Power will still not be devolved into the hands of those who PAY for the service, so it will always be dysfunctional. The cart is before the horse. If you give power to Doctors and other professionals it is at least better than now and to an extent welcome insofar as it gives respect and trust to those who know more than faceless bureaucrats. However, the objective of that power is to meet the healthcare needs of patients. Therefore you will see the power exercised indirectly and via a prism. It will also be exercised without the benefit of hundreds of thousands of small, subtle corrective hints that individual patient choice will give. Choice here should not be the false choice of "you can choose between four pre-selected and equally overloaded hospitals". The choice should be to the extent of "I am changing health insurance provider because they are too expensive" or that "I will go to any hospital but X, because I hear bad things about it". Such choice will either trigger improvements or result in the closing of dysfunctional parts. Shape up or ship out.

The Conservative reforms do no appear to move forward in this respect. If anything, they run the risk of putting another unaccountable entity in the rather too long a loop.

UPDATE: Phil A (in comments) has found this article on Bromley's woes. I suggest you read it. A key point in that article is the following:
The outcome is that hospitals that are cheaper to run will face cuts, while patients will be crammed into the more expensive PFI hospitals in an attempt to make them profitable.
This is most worrying and to me looks almost criminal - the PCT is forced to use the worst option due to the contract terms imposed by the slimey toe-rags PFI contractor. People need to be fired.

In such a case and under Roger's reforms, if the PCT cannot unhook the Hospital it would need to remain with that Hospital, tied to it like an albatross, and all other Hospitals would be moved to a new PCT in the interim. As outlined in the plan, the Hospital/PFI operator would need to reform itself or see the runt PCT implode. Such implosions would be contained within the runt PCT and not affect healthcare for the population using the main PCT. Roger would like to see those responsible made life Directors of the runt PCT and so any such fall-out would splatter them. That is not possible, but worth a jolly good try.

UPDATE2: Earlier I said people need to be fired. Upon reflection I was wrong. People need to be fired, re-hired and fired again just as they take out their little pencil case and packed lunch (containing a Viscount biscuit, I suspect).
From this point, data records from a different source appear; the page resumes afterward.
**src/design/hdr_consts.svh**
```systemverilog
`ifndef HDR_CONSTS_SVH
`define HDR_CONSTS_SVH

// character index and left count width
`define HDR_CHAR_W 8

// backtrack run counter width
`define HDR_RUN_W 8

// a run reaching this many zeros goes out as its own event
`define HDR_RUN_MAX 255

// event FIFO entries
`define HDR_QUEUE_DEPTH 8

`endif

```
**src/design/hdr_pkg.sv**
```systemverilog
`default_nettype none

`include "hdr_consts.svh"

package hdr_pkg;

    // event kinds queued between input side and serializer
    typedef enum logic [1:0] {
        // leaf record, 1 + char index and maybe 1 + left count
        EV_CHAR = 2'd0,
        // saturated backtrack run, zeros only
        EV_RUN  = 2'd1,
        // end of walk, pending zeros then flush
        EV_END  = 2'd2
    } hdr_kind_t;

    // one queued event, 27 bits
    typedef struct packed {
        hdr_kind_t               kind;
        // zeros sent ahead of the event's own fields
        logic [`HDR_RUN_W-1:0]   lead_zeros;
        logic [`HDR_CHAR_W-1:0]  char_index;
        // leaf is a left child
        logic                    left;
        logic [`HDR_CHAR_W-1:0]  num_lefts;
    } hdr_event_t;

endpackage

`default_nettype wire

```
**src/design/hdr_event_if.sv**
```systemverilog
`timescale 1ns/1ps
`default_nettype none

// event handoff from the input FIFO to the bit serializer
interface hdr_event_if import hdr_pkg::*; ();

    // head entry present
    logic       not_empty;
    // head entry, valid while not_empty
    hdr_event_t event_word;
    // single-cycle strobe, head advances on this edge
    logic       pop;

    // FIFO side
    modport queue (
        output not_empty,
        output event_word,
        input  pop
    );

    // serializer side, pop only while not_empty
    modport serializer (
        input  not_empty,
        input  event_word,
        output pop
    );

endinterface

`default_nettype wire

```
**src/design/hdr_event_queue.sv**
```systemverilog
`timescale 1ns/1ps
`default_nettype none

`include "hdr_consts.svh"

module hdr_event_queue import hdr_pkg::*; (
    input  logic                   clk,
    input  logic                   reset,
    input  logic                   char_found,
    input  logic [`HDR_CHAR_W-1:0] char_index,
    input  logic                   char_left,
    input  logic [`HDR_CHAR_W-1:0] num_lefts,
    input  logic                   backtrack,
    input  logic                   tree_done,
    hdr_event_if.queue             evq,
    output logic                   overflow
);

    localparam int DEPTH = `HDR_QUEUE_DEPTH;
    localparam int PTR_W = $clog2(DEPTH);
    localparam logic [PTR_W-1:0] PTR_LAST = PTR_W'(DEPTH - 1);
    localparam logic [PTR_W:0] COUNT_FULL = (PTR_W + 1)'(DEPTH);
    // counter value one short of a saturated run
    localparam logic [`HDR_RUN_W-1:0] RUN_LAST = `HDR_RUN_MAX - 1;
    localparam logic [`HDR_RUN_W-1:0] RUN_FULL = `HDR_RUN_MAX;

    logic [`HDR_RUN_W-1:0] run_cnt;
    logic [`HDR_RUN_W-1:0] run_next;
    logic                  wr_req;
    hdr_event_t            wr_event;

    hdr_event_t            mem [DEPTH];
    logic [PTR_W-1:0]      wr_ptr;
    logic [PTR_W-1:0]      rd_ptr;
    logic [PTR_W:0]        count;
    logic                  full;
    logic                  push;
    logic                  do_pop;

    // event build, one write per cycle at most
    always_comb begin
        wr_req   = 1'b0;
        run_next = run_cnt;
        // leaf fields by default, pending run rides along
        wr_event = '{kind: EV_CHAR, lead_zeros: run_cnt, char_index: char_index,
                     left: char_left, num_lefts: num_lefts};
        if (char_found) begin
            // leaf wins, same-cycle backtrack dropped
            wr_req   = 1'b1;
            run_next = '0;
        end else if (tree_done) begin
            wr_req        = 1'b1;
            wr_event.kind = EV_END;
            run_next      = '0;
        end else if (backtrack) begin
            if (run_cnt == RUN_LAST) begin
                // run saturates, flush as zeros-only event
                wr_req              = 1'b1;
                wr_event.kind       = EV_RUN;
                wr_event.lead_zeros = RUN_FULL;
                run_next            = '0;
            end else begin
                run_next = run_cnt + 1'b1;
            end
        end
    end

    assign full   = (count == COUNT_FULL);
    // write into a full FIFO is lost
    assign push   = wr_req && !full;
    assign do_pop = evq.pop && evq.not_empty;

    // control state
    always_ff @(posedge clk) begin
        if (reset) begin
            run_cnt  <= '0;
            wr_ptr   <= '0;
            rd_ptr   <= '0;
            count    <= '0;
            overflow <= 1'b0;
        end else begin
            run_cnt <= run_next;
            if (push) begin
                wr_ptr <= (wr_ptr == PTR_LAST) ? '0 : wr_ptr + 1'b1;
            end
            if (do_pop) begin
                rd_ptr <= (rd_ptr == PTR_LAST) ? '0 : rd_ptr + 1'b1;
            end
            case ({push, do_pop})
                2'b10:   count <= count + 1'b1;
                2'b01:   count <= count - 1'b1;
                default: count <= count;
            endcase
            // sticky until reset
            if (wr_req && full) begin
                overflow <= 1'b1;
            end
        end
    end

    // storage, no reset
    always_ff @(posedge clk) begin
        if (push) begin
            mem[wr_ptr] <= wr_event;
        end
    end

    assign evq.not_empty  = (count != '0);
    assign evq.event_word = mem[rd_ptr];

endmodule

`default_nettype wire

```
**src/design/hdr_bit_serializer.sv**
```systemverilog
`timescale 1ns/1ps
`default_nettype none

`include "hdr_consts.svh"

module hdr_bit_serializer import hdr_pkg::*; (
    input  logic           clk,
    input  logic           reset,
    hdr_event_if.serializer evq,
    output logic           bit_valid,
    output logic           bit_value,
    output logic           end_strobe
);

    typedef enum logic [2:0] {
        S_IDLE,
        S_ZEROS,
        S_CHAR,
        S_LEFTS,
        S_END
    } ser_state_t;

    // bit index of the last field bit, 9 bits counted 8 down to 0
    localparam logic [3:0] FIELD_BITS = `HDR_CHAR_W;

    ser_state_t              state;
    hdr_event_t              ev_q;
    logic [`HDR_RUN_W-1:0]   zcnt;
    logic [3:0]              bcnt;
    // leading 1 plus 8-bit field, MSB out first
    logic [`HDR_CHAR_W:0]    shreg;

    // state once the zero run is done
    function automatic ser_state_t field_state(input hdr_event_t ev);
        ser_state_t st;
        case (ev.kind)
            EV_CHAR: st = S_CHAR;
            EV_END:  st = S_END;
            // saturated run has no fields
            default: st = S_IDLE;
        endcase
        return st;
    endfunction

    // pop straight from idle, head is latched on the same edge
    assign evq.pop = (state == S_IDLE) && evq.not_empty;

    always_ff @(posedge clk) begin
        if (reset) begin
            state <= S_IDLE;
            zcnt  <= '0;
            bcnt  <= '0;
        end else begin
            case (state)
                S_IDLE: begin
                    if (evq.not_empty) begin
                        bcnt <= FIELD_BITS;
                        if (evq.event_word.lead_zeros != '0) begin
                            state <= S_ZEROS;
                            zcnt  <= evq.event_word.lead_zeros;
                        end else begin
                            state <= field_state(evq.event_word);
                        end
                    end
                end
                S_ZEROS: begin
                    // one zero per backtrack
                    zcnt <= zcnt - 1'b1;
                    if (zcnt == 1) begin
                        state <= field_state(ev_q);
                    end
                end
                S_CHAR: begin
                    if (bcnt == '0) begin
                        // left count only for left leaves with lefts pending
                        if (ev_q.left && ev_q.num_lefts != '0) begin
                            state <= S_LEFTS;
                            bcnt  <= FIELD_BITS;
                        end else begin
                            state <= S_IDLE;
                        end
                    end else begin
                        bcnt <= bcnt - 1'b1;
                    end
                end
                S_LEFTS: begin
                    if (bcnt == '0) begin
                        state <= S_IDLE;
                    end else begin
                        bcnt <= bcnt - 1'b1;
                    end
                end
                // single flush cycle
                S_END:   state <= S_IDLE;
                default: state <= S_IDLE;
            endcase
        end
    end

    // event payload and field shifter
    always_ff @(posedge clk) begin
        case (state)
            S_IDLE: begin
                if (evq.not_empty) begin
                    ev_q  <= evq.event_word;
                    shreg <= {1'b1, evq.event_word.char_index};
                end
            end
            S_CHAR: begin
                // reload with the left-count field after the 9th bit
                if (bcnt == '0) begin
                    shreg <= {1'b1, ev_q.num_lefts};
                end else begin
                    shreg <= {shreg[`HDR_CHAR_W-1:0], 1'b0};
                end
            end
            S_LEFTS: shreg <= {shreg[`HDR_CHAR_W-1:0], 1'b0};
            default: ;
        endcase
    end

    assign bit_valid  = (state == S_ZEROS) || (state == S_CHAR) || (state == S_LEFTS);
    // zero run bits are 0, field bits come off the shifter MSB
    assign bit_value  = ((state == S_CHAR) || (state == S_LEFTS)) && shreg[`HDR_CHAR_W];
    assign end_strobe = (state == S_END);

endmodule

`default_nettype wire

```
**src/design/hdr_byte_packer.sv**
```systemverilog
`timescale 1ns/1ps
`default_nettype none

module hdr_byte_packer (
    input  logic       clk,
    input  logic       reset,
    input  logic       bit_valid,
    input  logic       bit_value,
    input  logic       end_strobe,
    output logic       byte_valid,
    output logic [7:0] byte_data,
    output logic       byte_last
);

    // newest bit at lsb, older bits above
    logic [7:0] pack_q;
    // bits held in pack_q, 0 means empty
    logic [2:0] fill;
    logic [7:0] shifted;
    // zero bits needed to left-align a partial byte
    logic [3:0] pad;
    logic [7:0] aligned;

    assign shifted = {pack_q[6:0], bit_value};
    assign pad     = 4'd8 - {1'b0, fill};
    // stale bits above fill drop off the top
    assign aligned = (fill == '0) ? 8'h00 : (pack_q << pad);

    // control, single-cycle strobes
    always_ff @(posedge clk) begin
        if (reset) begin
            fill       <= '0;
            byte_valid <= 1'b0;
            byte_last  <= 1'b0;
        end else begin
            byte_valid <= 1'b0;
            byte_last  <= 1'b0;
            if (end_strobe) begin
                // flush, partial or empty
                byte_valid <= 1'b1;
                byte_last  <= 1'b1;
                fill       <= '0;
            end else if (bit_valid) begin
                // wraps to 0 on the eighth bit
                fill <= fill + 1'b1;
                if (fill == 3'd7) begin
                    byte_valid <= 1'b1;
                end
            end
        end
    end

    // data path, no reset
    always_ff @(posedge clk) begin
        if (end_strobe) begin
            byte_data <= aligned;
        end else if (bit_valid) begin
            pack_q <= shifted;
            if (fill == 3'd7) begin
                byte_data <= shifted;
            end
        end
    end

endmodule

`default_nettype wire

```
**src/design/huffman_header_writer.sv**
```systemverilog
`timescale 1ns/1ps
`default_nettype none

`include "hdr_consts.svh"

module huffman_header_writer (
    input  logic                   clk,
    input  logic                   reset,
    // tree walker strobes
    input  logic                   char_found,
    input  logic [`HDR_CHAR_W-1:0] char_index,
    input  logic                   char_left,
    input  logic [`HDR_CHAR_W-1:0] num_lefts,
    input  logic                   backtrack,
    input  logic                   tree_done,
    // header byte stream
    output logic                   byte_valid,
    output logic [7:0]             byte_data,
    output logic                   byte_last,
    // sticky FIFO overflow
    output logic                   overflow
);

    // serializer to packer bit stream
    logic bit_valid;
    logic bit_value;
    logic end_strobe;

    hdr_event_if u_evq_if ();

    // backtrack run folding and event FIFO
    hdr_event_queue u_hdr_event_queue (
        .clk        (clk),
        .reset      (reset),
        .char_found (char_found),
        .char_index (char_index),
        .char_left  (char_left),
        .num_lefts  (num_lefts),
        .backtrack  (backtrack),
        .tree_done  (tree_done),
        .evq        (u_evq_if.queue),
        .overflow   (overflow)
    );

    // events to one bit per cycle
    hdr_bit_serializer u_hdr_bit_serializer (
        .clk        (clk),
        .reset      (reset),
        .evq        (u_evq_if.serializer),
        .bit_valid  (bit_valid),
        .bit_value  (bit_value),
        .end_strobe (end_strobe)
    );

    // bits to bytes, MSB first
    hdr_byte_packer u_hdr_byte_packer (
        .clk        (clk),
        .reset      (reset),
        .bit_valid  (bit_valid),
        .bit_value  (bit_value),
        .end_strobe (end_strobe),
        .byte_valid (byte_valid),
        .byte_data  (byte_data),
        .byte_last  (byte_last)
    );

endmodule

`default_nettype wire

```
Each time they will not pass "Go", nor collect a redundancy package.

2 comments:

Phil A said...

'They' can’t afford to close Hospitals built, or rebuilt, under Private Finance Initiatives (PFI).

Although many are are so expensive to run they are more-or-less permanently in the red they can’t be closed, as the debts would still have to be paid, even if they were - and a hospital that is closed that you still have to pay for is even less use than these ones are open.

The debts would have to be paid even if the NHS were abolished.

Two PFI hospitals, Bromley Hospitals NHS Trust, and Queen Elizabeth Hospital, Woolwich in SE London, are technically bankrupt, with no prospect of repaying it!

They can’t be closed, so cuts are more likely at Queen Mary’s, Sidcup, also in debt but not sinking.

Roger Thornhill said...

Phil A, you are a star, thanks for finding that.